Milles empurrara Nicolas o suficiente para ser liberto e ganhar distância. No entanto, o ômega não estava disposto a terminar a discussão ali mesmo. Mesmo que a mordida o avisasse que o alfa buscava se acalmar, Nicolas não o deixaria esfriar a cabeça. Não quando a dele estava ficando cada vez mais bagunçada por causa dos sentimentos.

— Então, você não tem coragem pra dizer que te mordi, mas tem a cara de pau de enfiar sua língua na boca de outra pessoa e ainda vir me encher a porra do saco sobre eu ser protegido por Gabriel e não por você?

— Infelizmente não tenho como controlar certas coisas graças a você, Nicolas. O alfa que há em mim que quer te proteger, não eu.

— Faz um favor de mandar o seu alfa, e você também, irem se fuder. Quase fiquei no banco por causa da merda que você fez, Milles.

— O que eu fiz? Acho que quem não tá entendo as coisas é você, seu bosta. — Rosnava Milles, aproximando-se ameaçadoramente de Nicolas. — Porque aquela garota era bonita pra caralho, beijava bem e ainda assim não consegui continuar por causa da maldita ligação que você criou comigo. Se você sofreu com isso, é o que merece.

Certo.

Fora ele quem baixara a guarda e mordera Milles. Já havia prometido ao alfa que assumiria a responsabilidade de sua dor, apesar de na hora nem saber do que se tratava. Ele desejava tanto assim se libertar dele? Chegaria aquele ponto só pra se livrar?

Milles o odiava tanto assim?

Com um aperto no coração, Nicolas aceitava as suas consequências.

Dando um passo para trás e apontando para trás, Nicolas arqueava a sobrancelha.

— Então vá e procure por ela. Eu disse que assumiria a responsabilidade por ter tornando sua vida um inferno, não é?

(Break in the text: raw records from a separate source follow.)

## design/flow/config.mk

```make
export PLATFORM = sky130hd
export DESIGN_NAME = fp32_mul
export DESIGN_NICKNAME = fp32_mul
export VERILOG_FILES = /design/flow/design.v
export SDC_FILE = /design/flow/constraint.sdc
export NUM_CORES = 4
export LEC_CHECK = 1
export CORE_UTILIZATION = 40
export SYNTH_HDL_FRONTEND = slang
```

## design/flow/constraint.sdc

```tcl
current_design fp32_mul

set clk_period 27.6
set clk_io_pct 0.2

create_clock -name clk0 -period $clk_period [get_ports {clk}]

set non_clock_inputs [all_inputs -no_clocks]
set_input_delay [expr $clk_period * $clk_io_pct] -clock clk0 $non_clock_inputs
set_output_delay [expr $clk_period * $clk_io_pct] -clock clk0 [all_outputs]
```
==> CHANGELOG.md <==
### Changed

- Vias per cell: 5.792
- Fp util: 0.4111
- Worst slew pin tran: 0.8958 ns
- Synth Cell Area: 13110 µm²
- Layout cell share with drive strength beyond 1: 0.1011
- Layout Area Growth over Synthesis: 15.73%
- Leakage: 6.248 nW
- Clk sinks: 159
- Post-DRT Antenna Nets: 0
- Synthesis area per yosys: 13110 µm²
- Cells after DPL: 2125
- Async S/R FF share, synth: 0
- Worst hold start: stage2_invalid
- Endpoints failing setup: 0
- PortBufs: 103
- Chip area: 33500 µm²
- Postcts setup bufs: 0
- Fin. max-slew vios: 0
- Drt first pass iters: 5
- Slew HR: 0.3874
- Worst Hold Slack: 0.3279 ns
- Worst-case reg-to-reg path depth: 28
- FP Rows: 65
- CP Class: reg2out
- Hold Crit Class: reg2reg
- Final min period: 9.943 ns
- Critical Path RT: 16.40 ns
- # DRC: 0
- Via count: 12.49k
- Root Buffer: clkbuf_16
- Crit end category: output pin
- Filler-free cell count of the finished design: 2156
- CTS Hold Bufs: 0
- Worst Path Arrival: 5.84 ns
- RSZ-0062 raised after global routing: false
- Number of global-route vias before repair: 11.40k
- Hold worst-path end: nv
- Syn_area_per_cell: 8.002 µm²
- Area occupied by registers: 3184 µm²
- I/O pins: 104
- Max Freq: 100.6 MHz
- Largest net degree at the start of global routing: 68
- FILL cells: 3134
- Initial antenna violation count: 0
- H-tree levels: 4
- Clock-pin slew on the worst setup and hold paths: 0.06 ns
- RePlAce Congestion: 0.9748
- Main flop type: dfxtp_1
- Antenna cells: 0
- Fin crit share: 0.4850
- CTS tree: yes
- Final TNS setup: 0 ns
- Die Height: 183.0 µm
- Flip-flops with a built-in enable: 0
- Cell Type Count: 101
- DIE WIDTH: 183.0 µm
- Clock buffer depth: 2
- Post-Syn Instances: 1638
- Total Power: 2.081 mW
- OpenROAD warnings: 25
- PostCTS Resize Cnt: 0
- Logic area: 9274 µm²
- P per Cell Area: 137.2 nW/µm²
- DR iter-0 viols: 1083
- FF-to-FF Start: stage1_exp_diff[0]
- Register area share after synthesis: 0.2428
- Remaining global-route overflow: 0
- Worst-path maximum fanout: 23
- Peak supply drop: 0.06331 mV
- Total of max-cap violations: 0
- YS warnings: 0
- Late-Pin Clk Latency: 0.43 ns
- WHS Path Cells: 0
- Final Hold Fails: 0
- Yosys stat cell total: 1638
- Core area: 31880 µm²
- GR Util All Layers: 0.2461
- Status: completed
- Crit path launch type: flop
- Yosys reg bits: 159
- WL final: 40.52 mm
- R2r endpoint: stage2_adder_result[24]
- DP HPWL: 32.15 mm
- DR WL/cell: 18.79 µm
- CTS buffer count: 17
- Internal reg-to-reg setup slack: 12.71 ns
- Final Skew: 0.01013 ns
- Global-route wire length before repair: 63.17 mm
==> design/flow/config.mk <==
export PLATFORM = sky130hd
export DESIGN_NAME = RemoteController
export DESIGN_NICKNAME = RemoteController
export VERILOG_FILES = /design/flow/design.v
export SDC_FILE = /design/flow/constraint.sdc
export NUM_CORES = 4
export LEC_CHECK = 1
export CORE_AREA = 10 10 104 104
export DIE_AREA = 0 0 114 114
==> design/flow/constraint.sdc <==
current_design RemoteController

set clk_period 2.4
set clk_io_pct 0.2

create_clock -name clk0 -period $clk_period [get_ports {Clock}]

set non_clock_inputs [all_inputs -no_clocks]
set_input_delay [expr $clk_period * $clk_io_pct] -clock clk0 $non_clock_inputs
set_output_delay [expr $clk_period * $clk_io_pct] -clock clk0 [all_outputs]
==> design/flow/design.v <==
module RemoteController (
    input wire Clock,
    input wire Reset,
    input wire Serial,
    output reg [7:0] Tecla,
    output reg Ready
);
    localparam IDLE           = 3'd0,
               WAIT_CUSTOM    = 3'd1,
               WAIT_KEY       = 3'd2,
               WAIT_INV_KEY   = 3'd3,
               WAIT_END       = 3'd4,
               VALIDATE       = 3'd5,
               READY_PULSE    = 3'd6;
    reg [2:0] state, next_state;
    reg [3:0] bit_count;    
    reg [1:0] pulse_count;  
    reg [15:0] custom_reg;
    reg [7:0]  key_reg;
    reg [7:0]  inv_key_reg;
    reg [7:0]  tecla_storage;  
    always @(posedge Clock) begin
        if (Reset) begin
            state         <= IDLE;
            bit_count     <= 4'd0;
            pulse_count   <= 2'd0;
            custom_reg    <= 16'd0;
            key_reg       <= 8'd0;
            inv_key_reg   <= 8'd0;
            tecla_storage <= 8'd0;
        end else begin
            state <= next_state;
            case (state)
                IDLE: begin
                    bit_count   <= 4'd0;
                    pulse_count <= 2'd0;
                end
                WAIT_CUSTOM: begin
                    custom_reg <= {custom_reg[14:0], Serial};
                    bit_count  <= (bit_count == 15) ? 4'd0 : bit_count + 1'b1;
                end
                WAIT_KEY: begin
                    key_reg   <= {key_reg[6:0], Serial};
                    bit_count <= (bit_count == 7) ? 4'd0 : bit_count + 1'b1;
                end
                WAIT_INV_KEY: begin
                    inv_key_reg <= {inv_key_reg[6:0], Serial};
                    bit_count   <= (bit_count == 7) ? 4'd0 : bit_count + 1'b1;
                end
                VALIDATE: begin
                    if (key_reg == ~inv_key_reg)
                        tecla_storage <= key_reg;
                end
                READY_PULSE: begin
                    pulse_count <= pulse_count + 1'b1;
                end
            endcase
        end
    end
    always @(*) begin
        next_state = state;
        case (state)
            IDLE: begin
                if (Serial == 1'b0) next_state = WAIT_CUSTOM;
            end
            WAIT_CUSTOM: begin
                if (bit_count == 15) next_state = WAIT_KEY;
            end
            WAIT_KEY: begin
                if (bit_count == 7) next_state = WAIT_INV_KEY;
            end
            WAIT_INV_KEY: begin
                if (bit_count == 7) next_state = WAIT_END;
            end
            WAIT_END: begin
                if (Serial == 1'b1) next_state = VALIDATE;
            end
            VALIDATE: begin
                if (key_reg == ~inv_key_reg) 
                    next_state = READY_PULSE;
                else 
                    next_state = IDLE;
            end
            READY_PULSE: begin
                if (pulse_count == 2) next_state = IDLE;
            end
            default: next_state = IDLE;
        endcase
    end
    always @(*) begin
        Ready = (state == READY_PULSE);
        Tecla = (state == READY_PULSE) ? tecla_storage : 8'd0;
    end
endmodule
==> design/flow/run.sh <==
#!/bin/bash
# OpenROAD 26Q1-2900-gdf79404cd8, Yosys 0.63+post, stock flow scripts
make -C /OpenROAD-flow-scripts/flow DESIGN_CONFIG=/design/flow/config.mk WORK_HOME=/design/flow/orfs finish
==> deck_impl_summary.md <==
Physical Implementation Snapshot

Pwr
  – Leak Pwr: between 0.0006 and 0.0007 µW
  – PwrDens: roughly 560 mW/mm²
  – Internal: roughly 860 µW
  – Peak supply drop: between 0.00015 and 0.0002 V
  – Sw Pwr: 217 µW
  – Combinational power share: 0.029
  – Clock share of power: 0.393
  – Switching Share: 0.202
  – Part of the power in registers: 0.578

Worst setup path
  – Critical path data required time: roughly 1900 ps
  – CP startpoint kind: flop
  – Delay-heaviest family, CP: flip-flops
  – Buf+Inv Stages, Crit Path: 1
  – Crit-path cells: and2_1 > clkdlybuf4s50_1
  – R2r startpoint: state[2]$_DFF_P_
  – R2R cell count: 4
  – RR Endpoint: bit_count[3]$_SDFFE_PP0P_
  – CP max FO: 15
  – Slowest CP cell: dfxtp_1
  – Crit Path Category: reg -> out
  – Arrival time at the worst endpoint: around 1500 ps
  – CP endpoint kind: primary output
  – Setup slack, reg-to-reg: 740 ps
  – Crit-path max cell delay: between 500 and 600 ps

Status
  – Status: finished, final reports clean

Route
  – 1st-iter DRT viols: 38
  – Drt drc: 0
  – TritonRoute pass-1 iters: 4
  – DRT antenna net count: 0
  – DRT Wirelength: between 2 and 3 mm
  – # diodes: 0
  – Post-DR vias/cell: a little under 4
  – Wire per inst: around 9.6 µm
  – Via count: 1,139

Clock network
  – CTS tree: done
  – Clock Sinks: 37
  – H-Tree Depth: 2
  – Latency at later pin: between 200 and 300 ps
  – Postcts setup bufs: 0
  – Num CTS Buffers: 5
  – Reg clk slew, reported paths: approximately 70 ps
  – Post-CTS sizing: 0
  – Hold Buf Count CTS: 0
  – CTS Root Buffer Type: clkbuf_8
  – CTS max path bufs: 2

Timing
  – Fin crit share: 0.834
  – Finish-stage setup viols: 0
  – Fin. max-slew vios: 0
  – Clock Skew: 4.38 ps
  – Slew headroom: 0.563
  – RSZ-0062 raised after global routing: no
  – Final hold violation count: 0
  – F_max: about 0.5 GHz
  – Post-route minimum period: between 2000 and 2500 ps
  – Final setup TNS: 0 ps
  – Worst Max-Slew Pin Slew: between 600 and 700 ps

Synthesis
  – Synthesized cell area: approximately 0.0016 mm²
  – Top cells by area: dfxtp_1 (45%), mux2i_1 (15%), nand2b_1 (5.7%)
  – Mapped Avg Cell Area: 9.56 µm²
  – Post-synth top area cell: dfxtp_1
  – Ys Warns: 1
  – Sequential area share after synthesis: 0.453
  – Cells after synthesis: roughly 170
  – Netlist cell types: 32
  – Ys flops: 37
  – # Cells Yosys: around 170
  – Top-area cell share: 0.453
  – YS chip area: 0.00163 mm²

Layout
  – Layout area overhead: 18.5%
  – Most used logic cell in the final layout: dfxtp_1
  – Most frequent logic cells in the routed design: dfxtp_1 (37), mux2i_1 (25), nor2_1 (24)
  – Share of cells above drive strength 1: 0.0659
  – Cell Count, Final, Fillers Out: 290
  – Post-layout util: 0.223

Floorplan
  – Die area: 0.0130 mm²
  – Die Y: between 100 and 150 µm
  – CORE AREA: ~0.0087 mm²
  – I/O pin cnt: 12
  – Die Width: ~110 µm
  – Pre-Place Util: 0.188
  – Site Rows: 34

Min path
  – Hold_sp: tecla_storage[7]$_SDFFE_PP0P_
  – Worst Hold Path EP: tecla_storage[7]$_SDFFE_PP0P_
  – Worst Hold Depth: 2
  – HP Class: reg -> reg

Global routing
  – Largest net degree at the start of global routing: approximately 46
  – Number of global-route vias before repair: just over 1,000
  – Initial antenna violation count: 0
  – Congestion Overflow GR: 0
  – First-pass GRT wire length: between 4 and 5 mm
  – Tot GR Track Use: 0.0433

Place
  – GPL Wtd Cong: a little under 0.8
  – PortBufs: 11
  – Dpl cells: between 200 and 300
  – Hpwl dp: around 1.9 mm

Flow run
  – Tool warning count: 25
  – Max-cap violation count: 0
## metrics by stage
stage               cell area, µm²  setup WS, ps  total power [µW]  hold WS (ps)
floorplan                     1630          1040               659           444
global placement              1850           697               668           456
detailed placement            1850           686               669           459
CTS                           1940           358              1100           472
global route                  1940           233              1130           491
finish                        1940           397              1080           469
## how the worst max path moves through the flow
stage	from	to	slack (ps)	depth (start not counted)
finish	state[3]$_DFF_P_	Tecla[5]	400	2
global route	state[3]$_DFF_P_	Tecla[6]	230	2
CTS	state[3]$_DFF_P_	Tecla[5]	360	2
## power by group through the flow
stage / combinational, µW / clock (µW) / sequential, µW
CTS: 32.3 / 445 / 622
finish: 31.6 / 423 / 623
global route: 36.2 / 467 / 623
## synthesized netlist by cell type (all sizes together)
cell / count
ha: 2
a221oi: 1
o21ai: 3
buf: 5
a31oi: 2
nand3: 2
and2: 8
nor3: 4
nor2b: 3
nand2: 5
dfxtp: 37
o21ba: 1
or3b: 1
nand2b: 15
mux2i: 25
nand4: 1
nor4: 3
and3b: 1
and4bb: 2
inv: 3
a211oi: 1
nor3b: 1
a21oi: 7
or2b: 1
a22oi: 1
xor2: 8
nor2: 24
clkbuf: 4
## cells by family (layout without fill, tap and decap cells)
logic type,after synthesis,count (layout),share of synthesized area
adders and majority gates,2,2,0.0153
xor gates and xnor gates,8,8,0.0429
and+or+nand+nor,71,71,0.239
muxes,25,25,0.153
AOI/OAI and AO/OA,16,16,0.0620
buffers and inverters,12,23,0.0344
DFF,37,37,0.453
## area by class of cell
class                           count  area (µm²)
Clock buffer                        7        86.3
Multi-Input combinational cell    122         837
Tap cell                          108         135
Fill cell                         941        6740
Sequential cell                    37         741
Timing Repair Buffer               13         125
Inverter                            3        11.3
## per-layer routing
metal  wire length (µm)  GRT usage  vias to the layer above
met5                  0          0                        -
met4                 89     0.0117                        0
met3                 94    0.00797                        7
met2               1320     0.0702                       13
met1               1270     0.0580                      520
li1                   -          -                      599
## tightest hold or removal path, delay by kind of cell, from the launching register on
family	cells	cell delay, ps
flip-flops	1	300
multiplexers	1	60
AND/OR/NAND/NOR	1	60
No activity file was given, so power comes from the tool's default toggle rates.
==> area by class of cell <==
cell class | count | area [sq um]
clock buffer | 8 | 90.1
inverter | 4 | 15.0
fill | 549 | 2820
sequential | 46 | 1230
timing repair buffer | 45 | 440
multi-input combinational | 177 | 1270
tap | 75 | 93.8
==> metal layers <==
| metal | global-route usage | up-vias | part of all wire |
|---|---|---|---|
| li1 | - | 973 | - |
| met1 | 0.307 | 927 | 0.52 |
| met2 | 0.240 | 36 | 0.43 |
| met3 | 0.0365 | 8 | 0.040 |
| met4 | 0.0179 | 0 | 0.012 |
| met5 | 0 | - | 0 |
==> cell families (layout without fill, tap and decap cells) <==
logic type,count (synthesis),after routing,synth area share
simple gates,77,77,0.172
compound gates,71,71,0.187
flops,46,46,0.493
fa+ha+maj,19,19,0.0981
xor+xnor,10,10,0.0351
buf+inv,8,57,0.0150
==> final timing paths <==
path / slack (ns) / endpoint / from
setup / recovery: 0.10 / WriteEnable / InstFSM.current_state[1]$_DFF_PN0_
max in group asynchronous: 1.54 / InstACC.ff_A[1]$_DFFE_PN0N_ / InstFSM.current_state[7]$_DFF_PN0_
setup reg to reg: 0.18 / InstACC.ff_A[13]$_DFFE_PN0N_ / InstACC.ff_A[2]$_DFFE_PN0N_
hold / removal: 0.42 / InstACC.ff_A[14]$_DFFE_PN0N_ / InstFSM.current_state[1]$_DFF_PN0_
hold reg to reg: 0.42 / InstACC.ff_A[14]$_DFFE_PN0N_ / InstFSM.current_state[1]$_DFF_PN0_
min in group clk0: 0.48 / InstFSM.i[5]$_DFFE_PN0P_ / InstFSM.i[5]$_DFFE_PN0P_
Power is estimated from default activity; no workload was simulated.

Então, seja lá o que essa maldita ligação for me causar toda vez que tocar outra pessoa, aceitarei calado. Já que eu mereço. Você não precisa se sentir culpado como agora. Só vá embora e não ouse olhar para trás.

Milles o encarava sem dizer absolutamente nada. E era tão estranho poder sentir que ele também estava nervoso. Maldita ligação. Maldita mordida. Maldito Nicolas.

Aquele jogo chegou longe demais.

Só não deveria ter alcançado tal ponto para admitir as coisas.

Tudo começara com uma provocação. Um jogo perigoso onde pudessem mostrar para outro o quão bons eles eram. Um jogo de ego apenas. Desde o momento em que sentira Milles ser sua alma gêmea, o jogo se perdera. Nicolas não conseguia ficar em paz, já que outra batalha estava sendo travada.

Dessa vez contra ele próprio.

Desejar ou não.

Apaixonar ou não.

Declarar Milles como seu ou não.

Aproveitando a reação aturdida de Milles, Nicolas voltara a se aproximar do mais alto. Estendendo a mão para tirar o curativo de seu ombro direito com brutalidade, o ômega o puxara pela nuca novamente o curvando em sua direção sem deixar de encarar seus olhos.

— Agora, se você ficar então terá de lidar com a realidade. Eu sou o seu ômega e você é o meu alfa, Milles Mckenzie. Qual é a sua decisão?